Ramírez Bedolla sostuvo que la prioridad es lograr la detención de Aureoles tanto por la masacre de Arantepacua como por el presunto fraude millonario atribuido a su administración. Según dijo, ya existe coordinación con la FGR y con la Secretaría de Seguridad y Protección Ciudadana para ubicarlo.
La nueva orden de captura está ligada al caso Arantepacua
La orden de aprehensión más reciente contra Silvano Aureoles fue librada por un juez de Michoacán por delitos relacionados con el operativo de Arantepacua, ocurrido los días 4 y 5 de abril de 2017. En ese caso se le señala por homicidio calificado, abuso de autoridad y tortura, junto con su exsecretario de Seguridad, Juan Bernardo Corona, y 14 policías estatales.
La Comisión Nacional de los Derechos Humanos documentó en su recomendación 42VG/2020 que en Arantepacua hubo violaciones graves a derechos humanos, incluyendo cateos ilegales, detenciones arbitrarias, tortura y la muerte de cuatro civiles y un agente estatal durante el operativo.
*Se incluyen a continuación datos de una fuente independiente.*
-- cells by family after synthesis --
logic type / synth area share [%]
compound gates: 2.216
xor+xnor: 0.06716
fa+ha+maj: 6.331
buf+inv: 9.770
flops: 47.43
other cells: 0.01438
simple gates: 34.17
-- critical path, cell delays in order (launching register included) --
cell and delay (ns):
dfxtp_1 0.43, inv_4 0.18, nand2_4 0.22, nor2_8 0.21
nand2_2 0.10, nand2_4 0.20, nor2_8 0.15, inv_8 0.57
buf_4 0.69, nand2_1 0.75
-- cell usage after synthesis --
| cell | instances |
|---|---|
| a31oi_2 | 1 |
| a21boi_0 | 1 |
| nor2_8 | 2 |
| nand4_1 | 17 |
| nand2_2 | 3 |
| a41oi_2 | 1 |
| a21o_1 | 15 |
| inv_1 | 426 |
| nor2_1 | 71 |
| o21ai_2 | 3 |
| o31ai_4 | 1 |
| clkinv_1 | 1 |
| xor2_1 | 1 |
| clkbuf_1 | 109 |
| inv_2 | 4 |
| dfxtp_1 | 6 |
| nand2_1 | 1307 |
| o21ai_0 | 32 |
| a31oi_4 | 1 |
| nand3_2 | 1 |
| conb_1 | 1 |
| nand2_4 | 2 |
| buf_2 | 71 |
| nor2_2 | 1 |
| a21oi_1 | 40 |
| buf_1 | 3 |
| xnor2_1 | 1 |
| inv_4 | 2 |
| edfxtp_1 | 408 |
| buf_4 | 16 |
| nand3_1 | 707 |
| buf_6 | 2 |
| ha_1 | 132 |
Aureoles también arrastra un proceso por desfalco
Además del expediente por Arantepacua, el exgobernador ya enfrentaba una orden de captura federal por un presunto desfalco de más de 3 mil millones de pesos durante su mandato, relacionado con la construcción de cuarteles policiales. Ese caso ya lo tenía en condición de prófugo antes de que se sumara la nueva acusación.
Con este nuevo movimiento, el gobierno de Michoacán busca que la persecución ya no se limite al territorio nacional. La apuesta es que, si Aureoles está fuera de México, la ficha roja permita ubicarlo y activar mecanismos de colaboración con otros países.
Qué pasó en Arantepacua
El caso de Arantepacua se remonta a abril de 2017, cuando un conflicto agrario entre las comunidades indígenas de Arantepacua y Capácuaro derivó en bloqueos carreteros y en una respuesta policial de gran escala en Michoacán. De acuerdo con la documentación oficial, un día antes del operativo fueron detenidos 38 representantes comunales, y después se desplegó un fuerte contingente de fuerzas estatales, federales y militares en la comunidad purépecha.
La intervención terminó en una jornada de violencia que dejó cuatro pobladores muertos, decenas de personas detenidas de manera arbitraria, cateos sin orden judicial en viviendas y denuncias de tortura. Años después, la Comisión Nacional de los Derechos Humanos concluyó que la actuación fue ilegal, excesiva y desproporcionada, y ese expediente es el que hoy volvió a colocar el caso en el centro de la discusión judicial y política en Michoacán.